• **Your objective**:
Below is a block of entries; repeat exactly the lines starting at the line that contains "o32ai: 64 / 6.2" and ending at the line that contains "worst max-delay path", both included.

• **Data extract**:
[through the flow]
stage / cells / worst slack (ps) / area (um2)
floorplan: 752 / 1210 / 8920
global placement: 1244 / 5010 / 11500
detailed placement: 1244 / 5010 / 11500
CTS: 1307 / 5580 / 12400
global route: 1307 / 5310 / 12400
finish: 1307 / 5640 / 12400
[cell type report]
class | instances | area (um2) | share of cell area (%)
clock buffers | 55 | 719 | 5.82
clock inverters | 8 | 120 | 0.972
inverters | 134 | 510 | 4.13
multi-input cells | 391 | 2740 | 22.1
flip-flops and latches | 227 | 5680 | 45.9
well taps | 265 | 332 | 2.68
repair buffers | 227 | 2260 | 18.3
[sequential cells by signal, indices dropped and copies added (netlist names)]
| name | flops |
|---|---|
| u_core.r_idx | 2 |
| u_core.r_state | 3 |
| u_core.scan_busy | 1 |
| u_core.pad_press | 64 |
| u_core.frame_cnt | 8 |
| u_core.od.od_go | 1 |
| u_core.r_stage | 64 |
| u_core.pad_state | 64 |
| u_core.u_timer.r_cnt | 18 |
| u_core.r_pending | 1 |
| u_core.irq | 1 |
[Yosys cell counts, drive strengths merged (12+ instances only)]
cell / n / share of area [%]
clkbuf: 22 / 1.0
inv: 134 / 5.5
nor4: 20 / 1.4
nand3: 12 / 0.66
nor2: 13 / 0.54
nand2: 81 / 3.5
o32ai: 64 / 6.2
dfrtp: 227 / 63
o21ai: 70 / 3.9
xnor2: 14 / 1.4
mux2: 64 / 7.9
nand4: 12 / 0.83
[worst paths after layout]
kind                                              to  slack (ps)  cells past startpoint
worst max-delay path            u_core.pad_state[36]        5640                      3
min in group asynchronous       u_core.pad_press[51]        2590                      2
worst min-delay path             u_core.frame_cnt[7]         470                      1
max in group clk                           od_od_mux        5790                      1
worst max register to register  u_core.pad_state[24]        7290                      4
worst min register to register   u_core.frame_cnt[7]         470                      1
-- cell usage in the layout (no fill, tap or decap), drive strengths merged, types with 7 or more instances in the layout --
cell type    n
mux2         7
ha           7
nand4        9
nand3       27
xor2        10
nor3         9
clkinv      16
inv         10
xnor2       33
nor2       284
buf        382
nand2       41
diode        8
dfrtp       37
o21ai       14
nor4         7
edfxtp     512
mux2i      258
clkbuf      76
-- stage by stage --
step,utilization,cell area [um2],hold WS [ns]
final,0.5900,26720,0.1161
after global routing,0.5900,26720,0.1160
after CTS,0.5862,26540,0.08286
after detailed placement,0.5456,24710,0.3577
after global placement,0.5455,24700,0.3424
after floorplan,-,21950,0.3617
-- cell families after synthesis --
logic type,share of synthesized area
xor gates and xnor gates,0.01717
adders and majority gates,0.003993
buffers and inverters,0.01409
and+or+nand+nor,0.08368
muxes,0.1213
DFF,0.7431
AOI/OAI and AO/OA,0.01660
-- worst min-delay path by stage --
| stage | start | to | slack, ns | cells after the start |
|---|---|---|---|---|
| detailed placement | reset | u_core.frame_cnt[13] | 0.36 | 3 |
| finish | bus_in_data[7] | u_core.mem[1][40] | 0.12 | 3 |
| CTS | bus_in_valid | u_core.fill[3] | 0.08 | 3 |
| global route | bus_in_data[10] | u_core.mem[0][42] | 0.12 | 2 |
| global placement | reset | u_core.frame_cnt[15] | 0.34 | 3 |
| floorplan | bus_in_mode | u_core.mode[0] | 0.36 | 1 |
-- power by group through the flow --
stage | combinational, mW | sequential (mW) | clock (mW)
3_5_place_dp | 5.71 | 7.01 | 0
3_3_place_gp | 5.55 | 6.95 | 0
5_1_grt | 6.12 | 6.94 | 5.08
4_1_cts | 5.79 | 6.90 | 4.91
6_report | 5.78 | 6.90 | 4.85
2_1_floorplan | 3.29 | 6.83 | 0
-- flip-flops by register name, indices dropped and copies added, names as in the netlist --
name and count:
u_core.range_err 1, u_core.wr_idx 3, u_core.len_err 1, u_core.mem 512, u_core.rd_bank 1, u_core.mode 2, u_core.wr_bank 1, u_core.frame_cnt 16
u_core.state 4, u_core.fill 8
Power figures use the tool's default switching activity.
[src/rtl/spi_console_tx_pkg.sv]
// spi_console_tx_pkg
//   Shared definitions for the SPI console transmitter:
//   - CONSOLE_ADDR_DEFAULT : word address of the console MMIO register
//   - CONSOLE_MASK         : the only byte-lane mask that counts as a console write
//   - byte_t               : one console character
//   - spi_state_t          : transmit FSM states
package spi_console_tx_pkg;

  localparam logic [29:0] CONSOLE_ADDR_DEFAULT = 30'h3f800000;
  localparam logic [3:0]  CONSOLE_MASK         = 4'b0001;

  typedef logic [7:0] byte_t;

  typedef enum logic [1:0] {
    IDLE = 2'd0,
    LOW  = 2'd1,
    HIGH = 2'd2
  } spi_state_t;

endpackage

[src/rtl/spi_console_fifo.sv]
// spi_console_fifo
//   Byte FIFO with wrap-bit pointers (log2(DEPTH)+1 bits). Flags are
//   registered from the next-state pointers, so they describe the FIFO
//   after the current cycle's push/pop.
//   The caller guarantees push only when there is room (or a pop in the
//   same cycle) and pop only when non-empty.
// Ports:
//   i_clk, i_rst   clock, synchronous active-high reset (flushes FIFO)
//   i_push, i_data write i_data at the tail
//   i_pop          advance the head
//   o_head         current head entry (valid when !o_empty)
//   o_full         FIFO full (registered)
//   o_empty        FIFO empty (registered)
//   o_empty_nxt    empty state after this cycle's push/pop (combinational)
module spi_console_fifo
  import spi_console_tx_pkg::*;
#(
  parameter int DEPTH = 16
) (
  input  logic  i_clk,
  input  logic  i_rst,
  input  logic  i_push,
  input  byte_t i_data,
  input  logic  i_pop,
  output byte_t o_head,
  output logic  o_full,
  output logic  o_empty,
  output logic  o_empty_nxt
);

  localparam int AW = $clog2(DEPTH);

  byte_t       r_mem [DEPTH];
  logic [AW:0] r_wr;
  logic [AW:0] r_rd;
  logic        r_full;
  logic        r_empty;
  logic [AW:0] w_wr_nxt;
  logic [AW:0] w_rd_nxt;
  logic        w_full_nxt;

  assign w_wr_nxt    = r_wr + (AW+1)'(i_push);
  assign w_rd_nxt    = r_rd + (AW+1)'(i_pop);
  assign w_full_nxt  = (w_wr_nxt[AW] != w_rd_nxt[AW]) &&
                       (w_wr_nxt[AW-1:0] == w_rd_nxt[AW-1:0]);
  assign o_empty_nxt = (w_wr_nxt == w_rd_nxt);

  always_ff @(posedge i_clk) begin
    if (i_rst) begin
      r_wr    <= '0;
      r_rd    <= '0;
      r_full  <= 1'b0;
      r_empty <= 1'b1;
    end else begin
      r_wr    <= w_wr_nxt;
      r_rd    <= w_rd_nxt;
      r_full  <= w_full_nxt;
      r_empty <= o_empty_nxt;
    end
  end

  // On push-while-full with a pop, the tail slot is the head slot; the head
  // is read combinationally this cycle, so overwriting it at the edge is safe.
  always_ff @(posedge i_clk) begin
    if (i_push) begin
      r_mem[r_wr[AW-1:0]] <= i_data;
    end
  end

  assign o_head  = r_mem[r_rd[AW-1:0]];
  assign o_full  = r_full;
  assign o_empty = r_empty;

endmodule

[src/rtl/spi_console_tx.sv]
// spi_console_tx
//   Snoops the core data-memory write port for byte writes to the console
//   word, queues them, and shifts them out MSB-first on an SPI mode-0
//   transmit link. Never back-pressures the core: bytes arriving while the
//   FIFO is full are dropped and counted.
//   Optional macro SPI_CONSOLE_SIM_PRINT_EN adds simulation-only printing of
//   each popped character and a warning per dropped byte; no RTL change.
// Ports:
//   clk, rst            clock, synchronous active-high reset
//   IN_MEM_writeEnable  active-low write strobe
//   IN_MEM_writeAddr    word address
//   IN_MEM_writeData    write data (byte in [7:0])
//   IN_MEM_writeMask    byte-lane mask
//   OUT_SPI_clk         serial clock, idle low
//   OUT_SPI_mosi        serial data, changes on falling edge / load
//   OUT_busy            FIFO non-empty or frame in progress (registered)
//   OUT_full            FIFO full (registered)
//   OUT_dropCnt         saturating count of dropped bytes
//
// State | meaning
// IDLE  | no frame; pops head into shifter as soon as FIFO is non-empty
// LOW   | SPI clock low for CLK_DIV cycles, mosi holds current bit
// HIGH  | SPI clock high for CLK_DIV cycles; on exit shift or finish byte
module spi_console_tx
  import spi_console_tx_pkg::*;
#(
  parameter int          FIFO_DEPTH   = 16,
  parameter int          CLK_DIV      = 2,
  parameter logic [29:0] CONSOLE_ADDR = CONSOLE_ADDR_DEFAULT
) (
  input  logic        clk,
  input  logic        rst,
  input  logic        IN_MEM_writeEnable,
  input  logic [29:0] IN_MEM_writeAddr,
  input  logic [31:0] IN_MEM_writeData,
  input  logic [3:0]  IN_MEM_writeMask,
  output logic        OUT_SPI_clk,
  output logic        OUT_SPI_mosi,
  output logic        OUT_busy,
  output logic        OUT_full,
  output logic [7:0]  OUT_dropCnt
);

  localparam int               DIV_W    = (CLK_DIV > 1) ? $clog2(CLK_DIV) : 1;
  localparam logic [DIV_W-1:0] DIV_LOAD = DIV_W'(CLK_DIV - 1);

  spi_state_t       r_state;
  spi_state_t       w_state_nxt;
  logic [DIV_W-1:0] r_div;
  logic [DIV_W-1:0] w_div_nxt;
  byte_t            r_shift;
  byte_t            w_shift_nxt;
  logic [2:0]       r_bit;
  logic [2:0]       w_bit_nxt;
  logic             r_sclk;
  logic             w_sclk_nxt;
  logic             r_mosi;
  logic             w_mosi_nxt;
  logic             r_busy;
  logic [7:0]       r_drop;

  logic             w_accept;
  logic             w_push;
  logic             w_pop;
  logic             w_drop;
  logic             w_div_tc;
  byte_t            w_head;
  logic             w_full;
  logic             w_empty;
  logic             w_empty_nxt;
  logic             w_unused_data;

  assign w_unused_data = ^IN_MEM_writeData[31:8];

  assign w_accept = !IN_MEM_writeEnable &&
                    (IN_MEM_writeAddr == CONSOLE_ADDR) &&
                    (IN_MEM_writeMask == CONSOLE_MASK);
  // A pop in the same cycle frees the slot, so a full FIFO still accepts.
  assign w_push   = w_accept && (!w_full || w_pop);
  assign w_drop   = w_accept && w_full && !w_pop;
  assign w_div_tc = (r_div == '0);

  spi_console_fifo #(
    .DEPTH (FIFO_DEPTH)
  ) u_fifo (
    .i_clk       (clk),
    .i_rst       (rst),
    .i_push      (w_push),
    .i_data      (IN_MEM_writeData[7:0]),
    .i_pop       (w_pop),
    .o_head      (w_head),
    .o_full      (w_full),
    .o_empty     (w_empty),
    .o_empty_nxt (w_empty_nxt)
  );

  always_comb begin
    w_state_nxt = r_state;
    w_div_nxt   = r_div;
    w_shift_nxt = r_shift;
    w_bit_nxt   = r_bit;
    w_sclk_nxt  = r_sclk;
    w_mosi_nxt  = r_mosi;
    w_pop       = 1'b0;
    case (r_state)
      IDLE: begin
        if (!w_empty) begin
          w_pop       = 1'b1;
          w_shift_nxt = w_head;
          w_mosi_nxt  = w_head[7];
          w_bit_nxt   = 3'd0;
          w_div_nxt   = DIV_LOAD;
          w_state_nxt = LOW;
        end
      end
      LOW: begin
        if (w_div_tc) begin
          w_sclk_nxt  = 1'b1;
          w_div_nxt   = DIV_LOAD;
          w_state_nxt = HIGH;
        end else begin
          w_div_nxt = r_div - 1'b1;
        end
      end
      HIGH: begin
        if (w_div_tc) begin
          w_sclk_nxt = 1'b0;
          w_div_nxt  = DIV_LOAD;
          if (r_bit == 3'd7) begin
            w_state_nxt = IDLE;
          end else begin
            w_shift_nxt = {r_shift[6:0], 1'b0};
            w_mosi_nxt  = r_shift[6];
            w_bit_nxt   = r_bit + 1'b1;
            w_state_nxt = LOW;
          end
        end else begin
          w_div_nxt = r_div - 1'b1;
        end
      end
      default: begin
        w_state_nxt = IDLE;
      end
    endcase
  end

  always_ff @(posedge clk) begin
    if (rst) begin
      r_state <= IDLE;
      r_div   <= '0;
      r_shift <= '0;
      r_bit   <= '0;
      r_sclk  <= 1'b0;
      r_mosi  <= 1'b0;
      r_busy  <= 1'b0;
    end else begin
      r_state <= w_state_nxt;
      r_div   <= w_div_nxt;
      r_shift <= w_shift_nxt;
      r_bit   <= w_bit_nxt;
      r_sclk  <= w_sclk_nxt;
      r_mosi  <= w_mosi_nxt;
      r_busy  <= !w_empty_nxt || (w_state_nxt != IDLE);
    end
  end

  always_ff @(posedge clk) begin
    if (rst) begin
      r_drop <= '0;
    end else if (w_drop && (r_drop != 8'hff)) begin
      r_drop <= r_drop + 8'd1;
    end
  end

`ifdef SPI_CONSOLE_SIM_PRINT_EN
  always @(posedge clk) begin
    if (!rst && w_pop) begin
      $write("%c", w_head);
    end
    if (!rst && w_drop) begin
      $display("spi_console_tx: warning, console byte %02h dropped (FIFO full)",
               IN_MEM_writeData[7:0]);
    end
  end
`endif

  assign OUT_SPI_clk  = r_sclk;
  assign OUT_SPI_mosi = r_mosi;
  assign OUT_busy     = r_busy;
  assign OUT_full     = w_full;
  assign OUT_dropCnt  = r_drop;

endmodule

• **Result below**:
o32ai: 64 / 6.2
dfrtp: 227 / 63
o21ai: 70 / 3.9
xnor2: 14 / 1.4
mux2: 64 / 7.9
nand4: 12 / 0.83
[worst paths after layout]
kind                                              to  slack (ps)  cells past startpoint
worst max-delay path            u_core.pad_state[36]        5640                      3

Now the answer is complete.